Entre dimanche et lundi, trois transplantations rénales ont été effectuées au Sénégal, précisément à l’hôpital militaire de Ouakam. Le colonel Youhanidou Wane, médecin chef et directrice de ladite structure sanitaire, a expliqué cette prouesse réalisée par son équipe.

«Ce dimanche nous avons procédé à notre première transplantation. Et nous y avons associé l’équipe des turcs. Pourquoi ? Parce que c’est chez eux que nous avons fait la formation des deux urologues et ils avaient été très gentils de nous recevoir. Ils ont bien voulu nous accompagner et nous guider», explique le colonel Youhanidou Wane.

Dans les colonnes de L’Observateur, elle explique que leurs collègues turcs sont venus au nombre de onze (11). Ils ont amené tout leur staff (le coordonnateur, l’infirmière, l’assistante sociale …) et ont opéré avec les équipes sénégalaises.

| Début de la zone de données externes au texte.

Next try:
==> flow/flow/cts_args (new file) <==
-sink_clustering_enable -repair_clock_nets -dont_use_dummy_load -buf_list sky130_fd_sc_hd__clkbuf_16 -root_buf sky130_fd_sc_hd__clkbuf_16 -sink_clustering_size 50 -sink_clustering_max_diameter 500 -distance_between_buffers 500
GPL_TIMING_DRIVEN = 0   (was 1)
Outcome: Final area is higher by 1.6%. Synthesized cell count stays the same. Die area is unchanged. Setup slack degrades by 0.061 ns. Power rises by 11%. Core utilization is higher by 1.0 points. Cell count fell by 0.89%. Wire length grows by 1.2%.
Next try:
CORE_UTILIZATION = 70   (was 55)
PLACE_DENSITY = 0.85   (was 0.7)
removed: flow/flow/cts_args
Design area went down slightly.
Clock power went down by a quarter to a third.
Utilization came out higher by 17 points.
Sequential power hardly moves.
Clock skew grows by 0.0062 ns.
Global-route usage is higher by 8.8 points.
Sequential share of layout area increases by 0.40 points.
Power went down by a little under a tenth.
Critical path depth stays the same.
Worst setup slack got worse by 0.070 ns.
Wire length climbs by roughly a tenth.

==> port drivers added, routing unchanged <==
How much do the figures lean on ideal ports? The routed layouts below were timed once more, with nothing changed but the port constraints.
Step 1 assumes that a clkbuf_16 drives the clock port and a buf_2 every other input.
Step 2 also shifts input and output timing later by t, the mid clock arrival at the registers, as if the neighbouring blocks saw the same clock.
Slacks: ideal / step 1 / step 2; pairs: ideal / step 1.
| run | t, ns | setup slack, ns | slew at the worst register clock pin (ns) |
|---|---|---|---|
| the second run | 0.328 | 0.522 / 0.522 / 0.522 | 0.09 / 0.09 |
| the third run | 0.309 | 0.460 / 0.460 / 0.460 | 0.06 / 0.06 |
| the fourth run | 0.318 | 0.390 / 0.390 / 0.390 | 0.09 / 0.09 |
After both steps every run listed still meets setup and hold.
From an optimization exercise on the open Yosys and OpenROAD flow, aimed at small area, a short achievable clock period and few clock cycles per item; shortcuts taken in it are not production practice. In this exercise RTL edits were held to simulation tests only and were not proved equivalent to the original. Power is estimated from default activity; no workload was simulated.

Design bin2BCD, start of the top module:
module bin2BCD(
    input           clk,
    input           rst,
    input           en,
    input   [11:0]  bin_d_in,
    output  [15:0]  bcd_d_out,
    output          rdy
    );
For scale: roughly 16 flip-flops, about 32 I/O pins, ~1300 µm² of cells after synthesis.
Settings: LEC_CHECK=0, ABC_AREA=1, CAP_MARGIN=20, CORE_MARGIN=2, CORE_UTILIZATION=40, SLEW_MARGIN=20; clock period 5.0 ns.
standard.sh (not shown) runs the stock make flow with config.mk's settings and CLKGATE_MAP_FILE= SYNTH_SCRIPT=/design/flow/synth_recipe.tcl, a recipe that flattens the netlist after the stock synthesis.
==> flow/flow/run.sh <==
#!/bin/bash
# Standard ORFS layout with two changes: the port buffers are buf_1, and
# synthesis maps the logic with the ABC script in flow/abc_area.script (a variant of ORFS's area script)
# (a copy of ORFS's scripts folder with only that file replaced).
set -euo pipefail
export BUFFER_PORTS_ARGS="-buffer_cell sky130_fd_sc_hd__buf_1"
rm -rf scripts_mod
cp -r "$FLOW_HOME/scripts" scripts_mod
cp flow/abc_area.script scripts_mod/abc_area.script
bash standard.sh SCRIPTS_DIR="$PWD/scripts_mod" synth > flow_synth.log 2>&1
bash standard.sh finish > flow_make.log 2>&1
==> flow/flow/abc_area.script <==
strash
dch
map -B 0.9
topo
stime -c
upsize -c
dnsize -c
The starting point ran to the end with no violations.
Testbench counts at the start, summed over its fixed seeds: cycles 8,000, items 4,000.
This design comes from an exercise in tuning for small area on the open sky130 flow, not from production work. In this exercise RTL edits were held to simulation tests only and were not proved equivalent to the original. The clock port is modelled as an ideal driver; clocking choices that lean on that would not hold on a real chip. Power figures rest on the tool's default switching activity, not on a simulated workload.

job 8487:
// game
module game (
    CLOCK_50, rst, KEY, SW,
    VGA_HS, VGA_VS, VGA_BLANK_N, VGA_SYNC_N, VGA_R, VGA_G, VGA_B,
    ps2_clk, ps2_data,
    HEX0, HEX1, HEX2, HEX3, HEX4, HEX5, HEX6, HEX7,
    LEDR,
    fb_we, fb_waddr, fb_wdata, fb_raddr, fb_rdata
    );
    parameter FAST_DIV   = 15;
    parameter SLOW_DIV   = 30;
    parameter SECOND_DIV = 249;
    input       CLOCK_50;
    input       rst;
    input       [17:0] SW;
    input       [3:0] KEY;
    input       ps2_clk;
    input       ps2_data;
    output [6:0] HEX0, HEX1, HEX2, HEX3, HEX4, HEX6, HEX5, HEX7;
    output [0:0] LEDR;
    output      VGA_HS;
    output      VGA_VS;
    output      VGA_BLANK_N;
    output      VGA_SYNC_N;
    output      [9:0] VGA_R;
    output      [9:0] VGA_G;
    output      [9:0] VGA_B;
    output      fb_we;
    output      [14:0] fb_waddr;
    output      [2:0] fb_wdata;
    output      [14:0] fb_raddr;
    input       [2:0] fb_rdata;
    wire w, a, s, d, up, left, down, right;
    wire [3:0] counter0, counter1, counter2, counter3;
    wire fast = counter1[0];
    wire mv_tick;
    wire p1Dead, p2Dead;
    wire dead = p1Dead | p2Dead;
    wire reposition = ~KEY[0] | dead;
    wire [7:0] t1x, t2x;
    wire [6:0] t1y, t2y;
    ps2_keyboard_min kbd (
        .clk(CLOCK_50), .rst(rst), .ps2_clk(ps2_clk), .ps2_data(ps2_data),
        .w(w), .a(a), .s(s), .d(d), .up(up), .left(left), .down(down), .right(right));
    game_timer timer (
        .clk(CLOCK_50), .rst(rst), .run(SW[17]),
        .counter0(counter0), .counter1(counter1), .counter2(counter2), .counter3(counter3));
    bcd_decoder hx0(counter0, HEX0);
    bcd_decoder hx1(counter1, HEX1);
    bcd_decoder hx2(counter2, HEX2);
    hex_decoder hx3(counter3, HEX3);
    move_divider mdiv (
        .clk(CLOCK_50), .rst(rst), .run(SW[17]), .fast(fast), .tick(mv_tick));
    player #(.X0(8'd25)) pl1 (
        .clk(CLOCK_50), .rst(rst), .tick(mv_tick), .reposition(reposition),
        .dir_keep(KEY[3] | dead),
        .keys({a | SW[12], s | SW[11], w | SW[10], d | SW[9]}),
        .x(t1x), .y(t1y));
  ...
Size in the first run: ~1200 cells after synthesis, about 150 I/O pins, ~8600 sq um of cells after synthesis.
==> flow/config.mk <==
export PLATFORM = sky130hd
export DESIGN_NAME = game
export DESIGN_NICKNAME = game
export VERILOG_FILES = /design/flow/design.v
export SDC_FILE = /design/flow/constraint.sdc
export NUM_CORES = 4
export LEC_CHECK = 0
export ABC_AREA = 1
export CAP_MARGIN = 20
export CORE_MARGIN = 2
export CORE_UTILIZATION = 60
export PLACE_DENSITY = 0.6
export SLEW_MARGIN = 20
==> flow/constraint.sdc <==
create_clock -name core_clock -period 8.0 [get_ports {CLOCK_50}]
set_input_delay 1.6000 -clock core_clock [delete_from_list [all_inputs] [get_ports {CLOCK_50}]]
set_output_delay 1.6000 -clock core_clock [all_outputs]
set_load 0.01 [all_outputs]
standard.sh (not shown) runs the stock make flow with config.mk's settings and CLKGATE_MAP_FILE= SYNTH_SCRIPT=/design/flow/synth_recipe.tcl, a recipe that flattens the netlist after the stock synthesis.
==> flow/flow/run.sh <==
#!/bin/bash
# Standard synthesis, then the combinational logic between the registers is
# mapped again for area with ABC (registers untouched; several random seeds,
# the smallest result kept), then the standard layout with the smallest port
# buffers and a clock tree of clkbuf_8 without dummy loads (leaf buffers with
# light loads then made clkbuf_4, see post_cts.tcl).
# Each tool's output goes to a log file in this folder.
set -euo pipefail
HERE=$(pwd)
R=$HERE/orfs/results/sky130hd/game/base
LIB=$FLOW_HOME/platforms/sky130hd/lib/sky130_fd_sc_hd__tt_025C_1v80.lib

# 1. standard synthesis
bash standard.sh synth > synth.log 2>&1

# 2. area re-mapping of the combinational logic
cp $R/1_2_yosys.v $HERE/std_synth.v
DU=""
for c in $(sed -n '/^export DONT_USE_CELLS/,/^#/p' $FLOW_HOME/platforms/sky130hd/config.mk | grep -oE 'sky130_fd_sc_hd__[a-z0-9_]+'); do
  DU="$DU -dont_use $c"
done
SEQ=$(grep -oE '^\s*sky130_fd_sc_hd__[a-z0-9_]+' std_synth.v | sort -u | grep -E '__(e?dfx|dfr|dfs|dfb|sdf|dl|conb)' | tr '\n' ' ')
remap() {
  S=$1
  sed "s/@SEED@/$S/" flow/remap.abc > remap_$S.abc
  cat > remap_$S.ys <<YS
read_liberty -ignore_miss_func $LIB
read_verilog $HERE/std_synth.v
hierarchy -top game
blackbox $SEQ
flatten
opt_clean
read_liberty -lib -overwrite $LIB
abc -liberty $LIB $DU -script $HERE/remap_$S.abc
opt_clean -purge
splitnets
opt_clean -purge
hilomap -singleton -hicell sky130_fd_sc_hd__conb_1 HI -locell sky130_fd_sc_hd__conb_1 LO
insbuf -buf sky130_fd_sc_hd__buf_1 A X
opt_clean -purge
check -assert
tee -o $HERE/remap_$S.stat stat -liberty $LIB
write_verilog -noattr -nohex -nodec $HERE/remap_$S.v
YS
  yosys -s remap_$S.ys > remap_$S.log 2>&1 || true
}
for S in 0 1 2 3; do remap $S & done; wait
for S in 4 5 6 7; do remap $S & done; wait
for S in 8 9 10 11; do remap $S & done; wait
for S in 12 13 14 15; do remap $S & done; wait
BEST=""; BESTA=""
for S in 0 1 2 3 4 5 6 7 8 9 10 11 12 13 14 15; do
  [[ -f remap_$S.v && -f remap_$S.stat ]] || continue
  if grep -qE '^\s*assign\s+\S+\s*=.*>>' remap_$S.v; then continue; fi
  A=$(grep -oE 'Chip area for module .\\game.: [0-9.]+' remap_$S.stat | awk '{print $NF}')
  [[ -n "$A" ]] || continue
  echo "seed $S area $A" >> remap_choice.log
  if [[ -z "$BESTA" ]] || awk "BEGIN{exit !($A < $BESTA)}"; then BEST=$S; BESTA=$A; fi
done
echo "chosen seed $BEST area $BESTA" >> remap_choice.log
cp remap_$BEST.v $HERE/remap.v
cp remap.v $R/1_2_yosys.v
rm -f $R/1_synth.odb $R/1_synth.sdc

# 3. layout
export BUFFER_PORTS_ARGS="-buffer_cell sky130_fd_sc_hd__buf_1"
export POST_CTS_TCL=$HERE/flow/post_cts.tcl
export CTS_ARGS="-sink_clustering_enable -repair_clock_nets -buf_list sky130_fd_sc_hd__clkbuf_8 -dont_use_dummy_load"
bash standard.sh > layout.log 2>&1
==> flow/flow/post_cts.tcl <==
proc leaf_worst_slew {inst} {
  set worst 0.0
  set out [get_pins -of_objects $inst -filter "direction==output"]
  foreach p [get_pins -of_objects [get_nets -of_objects $out] -filter "direction==input"] {
    foreach e {rise fall} {
      foreach a {min max} {
        set s [get_property $p slew_${a}_$e]
        if {[string is double -strict $s]} { set worst [expr {max($worst, $s)}] }
      }
    }
  }
  return $worst
}
estimate_parasitics -placement
set small [get_lib_cells */sky130_fd_sc_hd__clkbuf_4]
set big [get_lib_cells */sky130_fd_sc_hd__clkbuf_8]
set limit [expr {95e-12 / [sta::time_ui_sta 1.0]}]
set n 0
foreach inst [get_cells clkbuf_*] {
  if {[get_property $inst ref_name] ne "sky130_fd_sc_hd__clkbuf_8"} { continue }
  set out [get_pins -of_objects $inst -filter "direction==output"]
  set loads [get_pins -of_objects [get_nets -of_objects $out] -filter "direction==input"]
  set ffs 0
  foreach p $loads { if {[get_property $p is_clock]} { incr ffs } }
  if {$ffs == 0} { continue }
  replace_cell $inst $small
  estimate_parasitics -placement
  set w [leaf_worst_slew $inst]
  if {$w > $limit} {
    replace_cell $inst $big
    estimate_parasitics -placement
  } else {
    incr n
  }
}
puts "post_cts: $n clock buffers made clkbuf_4"
==> flow/flow/remap.abc <==
strash
&get -n
&deepsyn -T 60 -S @SEED@
&put
dch -f
amap
topo
Per the final summary, job 8487 finished and its layout is clean on timing, DRC and antenna.
This design comes from an exercise in tuning for small area and a short achievable clock period on the open sky130 flow, not from production work.
In this exercise RTL edits were held to simulation tests only and were not proved equivalent to the original.

==> flow/design.v, too long to show whole: its modules and the start of the top module <==
// module top: 10836 lines
// module fa: 4 lines
// module tanh_rom: 136 lines
module top(
    input clk,
    input reset,
    input [17:0] U0,
    input [17:0] U1,
    input [17:0] U2,
    output [17:0] Y0,
    output [17:0] Y1
    );
  // ...
==> flow/flow/run.sh <==
#!/bin/bash
export SETUP_SLACK_MARGIN=8
bash standard.sh > standard.log 2>&1
==> flow/standard.sh <==
#!/bin/bash
# synth_recipe.tcl (not shown) runs the flow's synth.tcl, then flattens the netlist and writes it again
# the make line also repeats each setting of config.mk as NAME=value (left out here)
make -C /OpenROAD-flow-scripts/flow DESIGN_CONFIG=/design/flow/config.mk WORK_HOME=/design/flow/orfs CLKGATE_MAP_FILE= SYNTH_SCRIPT=/design/flow/synth_recipe.tcl "${@:-finish}"
==> flow/config.mk <==
export PLATFORM = sky130hd
export DESIGN_NAME = top
export DESIGN_NICKNAME = top
export VERILOG_FILES = /design/flow/design.v
export SDC_FILE = /design/flow/constraint.sdc
export NUM_CORES = 4
export LEC_CHECK = 0
export CAP_MARGIN = 20
export CORE_MARGIN = 2
export CORE_UTILIZATION = 48
export SLEW_MARGIN = 20
export SYNTH_HIERARCHICAL = 1
==> flow/constraint.sdc <==
create_clock -name core_clock -period 20.0 [get_ports {clk}]
set_input_delay 4.0000 -clock core_clock [delete_from_list [all_inputs] [get_ports {clk}]]
set_output_delay 4.0000 -clock core_clock [all_outputs]
set_load 0.01 [all_outputs]
==> results_dict.tcl, run 1 <==
set metrics [dict create \
    status "timing/DRC/antenna clean" \
    min_from "n[0]" \
    drive_gt1_share_pct 8.84 \
    synth-seq-cells 157 \
    clockNetworkAreaShare_pct 0.543 \
    r2r_cells 31 \
    ys_types 75 \
    area_delta_synth_final_pct 8.26 \
    dpl_cell_area_mm2 0.104 \
    dpl.cell_count 9857 \
    start_util_pct 48.4 \
    post-place-ws_ps 6480 \
    crit_family "adder cells" \
    design_area_mm2 0.106 \
    antenna_cells 91 \
    die-area_mm2 0.208 \
    die_x_um 456 \
    endpoint "x3[17]" \
    maxSlewViolCount 0 \
    n_all_inverters 367 \
    endpoint_kind "flip-flop" \
    hold_ws_ps 790 \
    final.clkbuf_count 18 \
    design.seq.count 157 \
    vias_per_cell 7.44 \
]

«Du fait qu’ils étaient habitués à la transplantation pour les premiers cas, nous avons voulu les convier pour d’une part, les remercier et d’autre part, pour qu’ils nous montrent l’environnement de la transplantation. Ça c’est pour les 3 premiers cas parce que nous en avons fait deux le dimanche et un ce lundi. Mais nous, nous avons toutes les ressources humaines et matérielles pour faire la transplantation », assure le médecin.

 

Aujourd’hui, elle signale qu’ils comptent sur la diligence du ministère de la santé pour pouvoir continuer la transplantation. «Parce que les équipes sont là en attente. C’est un appel que je fais à l’endroit des autorités pour qu’elles voient comment prendre en charge les médicaments et les réactifs. Si ces derniers sont subventionnés cela aidera beaucoup les familles. Nous avons tout mis en place et ce qu’on veut ce n’est pas s’arrêter en si bon chemin, les espoirs sont très grands», indique-t-elle dans les colonnes de L’Observateur.

 

Pour rappel, l’hôpital militaire de Ouakam a obtenu l’agrément pour réaliser la transplantation rénale le 17 avril dernier. Remis par le Conseil national du don et de la transplantation, celui-ci est valable pour deux ans. Jusque-là l’opération était effectuée à l’étranger.